Andy Meisner Shares Strategies to Deter Land Speculation

“It’s a regional issue, it requires a regional statewide response.”

Jay Tafilowski/WDET

“We have a real vested interest in fighting foreclosure, preventing the effects of blight and avoiding the effects of real estate speculation not just in Detroit but throughout the entire region and the state.” Andy Meisner on Detroit Today.

Yesterday on Detroit Today with Stephen Henderson, the conversation turned to the massive amount of land in Detroit owned by a handful of speculators betting on the future value of property in the city. That land often falls to blight because of a lack of incentive to invest in upkeep. But there are also issues with property taxes and how county revenues are affected by the blighted properties.

Oakland County Treasurer Andy Meisner tells Stephen Henderson that when auctioning off foreclosures, in addition to having a public-private partnership with area realtors to try to get families to buy the properties, “I do our auction in person versus on the internet…that also gives us the opportunity to more thoroughly vet prospective purchasers to check and see if they are operating through an LLC.”

Meisner explains his vetting process further, “If we are working with somebody on a tax foreclosed property that we are re-purposing, we always will do that with a development agreement where we hold a developer’s feet to the fire, you can’t just sit on this property, you can’t speculate. Within six months we want to see those environmental [fixes] initiated, we want to see plans submitted within the first year. We want to see shovels in the ground within this time-frame, and if you don’t do it the property comes back to the county treasurer, and that provides some needed accountability.”

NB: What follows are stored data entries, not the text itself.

File: src/rtl/itpmf_top.sv
// Memory-cycle forwarding decoder: ISA/DMA cycles to PCI or ISA
// Summary of operation
// - Limit field bits 7:4, code n = (n+1) MB
// - Forward cycles below limit and outside hole
// - Bit 3 forwards lower BIOS unless chip-select enabled
// - Lower BIOS chip-select enabled keeps BIOS on ISA
// - Bit 2 forwards A/B segment, later variant
// - Bit 1 forwards 512-640 KB region
// - Lower BIOS accesses with chip-select enabled assert chip select and output enable
`timescale 1ns/100ps
module itpmf_top #(
  parameter bit AB_SEG_SUPPORT = 1'b1 // 0 for the earlier variant
) (
  input  wire logic                  clk_i,        // Bridge clock, 40 MHz
  input  wire logic                  reset_n_i,    // Async reset, low
  input  wire logic                  ce_i,         // Clock enable
  input  wire itpmf_pkg::itpmf_cfg_t cfg_i,        // Config access
  input  wire logic                  lbios_cs_en_i, // Lower BIOS CS enable
  input  wire itpmf_pkg::itpmf_cyc_t cyc_i,        // Memory cycle
  output logic                       cfg_hit_o,    // Offset claimed
  output logic [7:0]                 cfg_rdata_o,  // Config read data
  output logic                       dec_valid_o,  // Decision ready pulse
  output logic                       fwd_to_pci_o, // 1: forward to PCI
  output logic                       bios_chip_select_n_o,       // BIOS CS
  output logic                       peripheral_output_enable_n_o // XD OE
);
  import itpmf_pkg::*;

  itpmf_mcfg_t  mcfg;
  itpmf_state_t state_r;
  itpmf_state_t state_nxt;
  logic         fwd_r;
  logic         fwd_nxt;
  logic         valid_r;
  logic         valid_nxt;
  logic         bios_r;
  logic         bios_nxt;
  logic         fwd_now;
  logic         bios_now;

  // Inclusive address range check, used by every region decode
  function automatic logic in_range(input logic [ADDR_W-1:0] a,
                                    input logic [ADDR_W-1:0] lo,
                                    input logic [ADDR_W-1:0] hi);
    in_range = (a >= lo) && (a <= hi);
  endfunction

  // Register block; firmware must program it before masters run
  itpmf_cfg_reg #(
    .AB_SEG_SUPPORT (AB_SEG_SUPPORT)
  ) u_cfg (
    .clk_i       (clk_i),
    .reset_n_i   (reset_n_i),
    .ce_i        (ce_i),
    .cfg_i       (cfg_i),
    .cfg_hit_o   (cfg_hit_o),
    .cfg_rdata_o (cfg_rdata_o),
    .mcfg_o      (mcfg)
  );

  // Forwarding decision for the cycle on the inputs right now.
  // Legacy regions take priority over the limit compare, since they
  // all sit below 1 MB which the smallest limit already covers.
  always_comb
  begin
    fwd_now = 1'b0;
    if (cyc_i.from_pci)
      fwd_now = 1'b0; // PCI cycles are never sent back to PCI
    else if (in_range(cyc_i.addr, R512_LO, R512_HI))
      fwd_now = mcfg.r512_fwd;
    else if (in_range(cyc_i.addr, ABSEG_LO, ABSEG_HI))
      fwd_now = AB_SEG_SUPPORT && mcfg.ab_fwd;
    else if (in_range(cyc_i.addr, LBIOS_LO, LBIOS_HI))
      fwd_now = mcfg.lbios_fwd && !lbios_cs_en_i;
    else if (in_range(cyc_i.addr, HOLE_LO, HOLE_HI))
      fwd_now = 1'b0;
    else
      fwd_now = (cyc_i.addr[MB_LSB +: MB_W] <= mcfg.limit);
  end

  // BIOS chip select for PCI or ISA masters in the lower BIOS block
  assign bios_now = lbios_cs_en_i &&
                    in_range(cyc_i.addr, LBIOS_LO, LBIOS_HI);

  // Cycle tracking: the decision is taken once at start and held,
  // so a register write in mid-cycle cannot flip a running cycle
  always_comb
  begin
    state_nxt = state_r;
    fwd_nxt   = fwd_r;
    valid_nxt = 1'b0;
    bios_nxt  = bios_r;
    unique case (state_r)
      CYC_IDLE:
      begin
        if (cyc_i.start)
        begin
          state_nxt = CYC_ACTIVE;
          fwd_nxt   = fwd_now;
          valid_nxt = 1'b1;
          bios_nxt  = bios_now;
        end
      end
      CYC_ACTIVE:
      begin
        if (cyc_i.start)
        begin
          // Back-to-back cycle: a new start also closes the old one
          fwd_nxt   = fwd_now;
          valid_nxt = 1'b1;
          bios_nxt  = bios_now;
        end
        else if (cyc_i.done)
        begin
          state_nxt = CYC_IDLE;
          bios_nxt  = 1'b0;
        end
      end
    endcase
  end

  // State registers, frozen while the clock enable is low
  always_ff @(posedge clk_i or negedge reset_n_i)
  begin
    if (!reset_n_i)
    begin
      state_r <= CYC_IDLE;
      fwd_r   <= 1'b0;
      valid_r <= 1'b0;
      bios_r  <= 1'b0;
    end
    else if (ce_i)
    begin
      state_r <= state_nxt;
      fwd_r   <= fwd_nxt;
      valid_r <= valid_nxt;
      bios_r  <= bios_nxt;
    end
  end

  // Outputs straight from flip-flops
  assign dec_valid_o                  = valid_r;
  assign fwd_to_pci_o                 = fwd_r;
  assign bios_chip_select_n_o         = !bios_r;
  assign peripheral_output_enable_n_o = !bios_r;

  // Checks on the decoder
  a_limit_above: assert property (
    @(posedge clk_i) disable iff (!reset_n_i)
    ce_i && cyc_i.start && !cyc_i.from_pci &&
    (cyc_i.addr[MB_LSB +: MB_W] > mcfg.limit)
    |=> !fwd_to_pci_o && dec_valid_o)
    else $error("cycle above the limit was forwarded");

  a_limit_below: assert property (
    @(posedge clk_i) disable iff (!reset_n_i)
    ce_i && cyc_i.start && !cyc_i.from_pci &&
    (cyc_i.addr[MB_LSB +: MB_W] != 4'h0) &&
    (cyc_i.addr[MB_LSB +: MB_W] <= mcfg.limit)
    |=> fwd_to_pci_o)
    else $error("cycle below the limit was kept on ISA");

  a_hole_kept: assert property (
    @(posedge clk_i) disable iff (!reset_n_i)
    ce_i && cyc_i.start && (cyc_i.addr > ABSEG_HI) &&
    (cyc_i.addr <= HOLE_HI) && !in_range(cyc_i.addr, LBIOS_LO, LBIOS_HI)
    |=> !fwd_to_pci_o)
    else $error("hole access was forwarded");

  a_lbios_fwd: assert property (
    @(posedge clk_i) disable iff (!reset_n_i)
    ce_i && cyc_i.start && !cyc_i.from_pci &&
    in_range(cyc_i.addr, LBIOS_LO, LBIOS_HI) && !lbios_cs_en_i
    |=> fwd_to_pci_o == $past(mcfg.lbios_fwd))
    else $error("lower BIOS forwarding does not follow bit 3");

  a_lbios_kept: assert property (
    @(posedge clk_i) disable iff (!reset_n_i)
    ce_i && cyc_i.start && lbios_cs_en_i &&
    in_range(cyc_i.addr, LBIOS_LO, LBIOS_HI)
    |=> !fwd_to_pci_o)
    else $error("lower BIOS forwarded while chip select enabled");

  a_abseg_fwd: assert property (
    @(posedge clk_i) disable iff (!reset_n_i)
    ce_i && cyc_i.start && !cyc_i.from_pci &&
    in_range(cyc_i.addr, ABSEG_LO, ABSEG_HI)
    |=> fwd_to_pci_o == (AB_SEG_SUPPORT && $past(mcfg.ab_fwd)))
    else $error("A/B segment forwarding does not follow bit 2");

  a_r512_fwd: assert property (
    @(posedge clk_i) disable iff (!reset_n_i)
    ce_i && cyc_i.start && !cyc_i.from_pci &&
    in_range(cyc_i.addr, R512_LO, R512_HI)
    |=> fwd_to_pci_o == $past(mcfg.r512_fwd))
    else $error("512-640 KB forwarding does not follow bit 1");

  a_bios_select: assert property (
    @(posedge clk_i) disable iff (!reset_n_i)
    ce_i && cyc_i.start && lbios_cs_en_i &&
    in_range(cyc_i.addr, LBIOS_LO, LBIOS_HI)
    |=> !bios_chip_select_n_o && !peripheral_output_enable_n_o)
    else $error("BIOS chip select missing for lower BIOS access");

  a_decision_held: assert property (
    @(posedge clk_i) disable iff (!reset_n_i)
    state_r == CYC_ACTIVE && !cyc_i.start |=> $stable(fwd_to_pci_o))
    else $error("decision changed inside a running cycle");

  c_fwd_cycle: cover property (
    @(posedge clk_i) disable iff (!reset_n_i)
    dec_valid_o && fwd_to_pci_o);
  c_kept_cycle: cover property (
    @(posedge clk_i) disable iff (!reset_n_i)
    dec_valid_o && !fwd_to_pci_o);
  c_bios_select: cover property (
    @(posedge clk_i) disable iff (!reset_n_i)
    !bios_chip_select_n_o ##1 bios_chip_select_n_o);

endmodule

He also mentioned a study by MIT professor Parag Pathak, called Forced Sales and House Prices. The study found that when a home is foreclosed the value goes down on average 27%. That is in comparison to housing values dropping 5-7% due to death and 3% from bankruptcy.

“What this study suggests is that the average decrease for a home within 250 feet is at least 1%. In Oakland County that added up to $14 billion in taxable value and took us from the fourth wealthiest county in the country to the top twentieth,” says Meisner.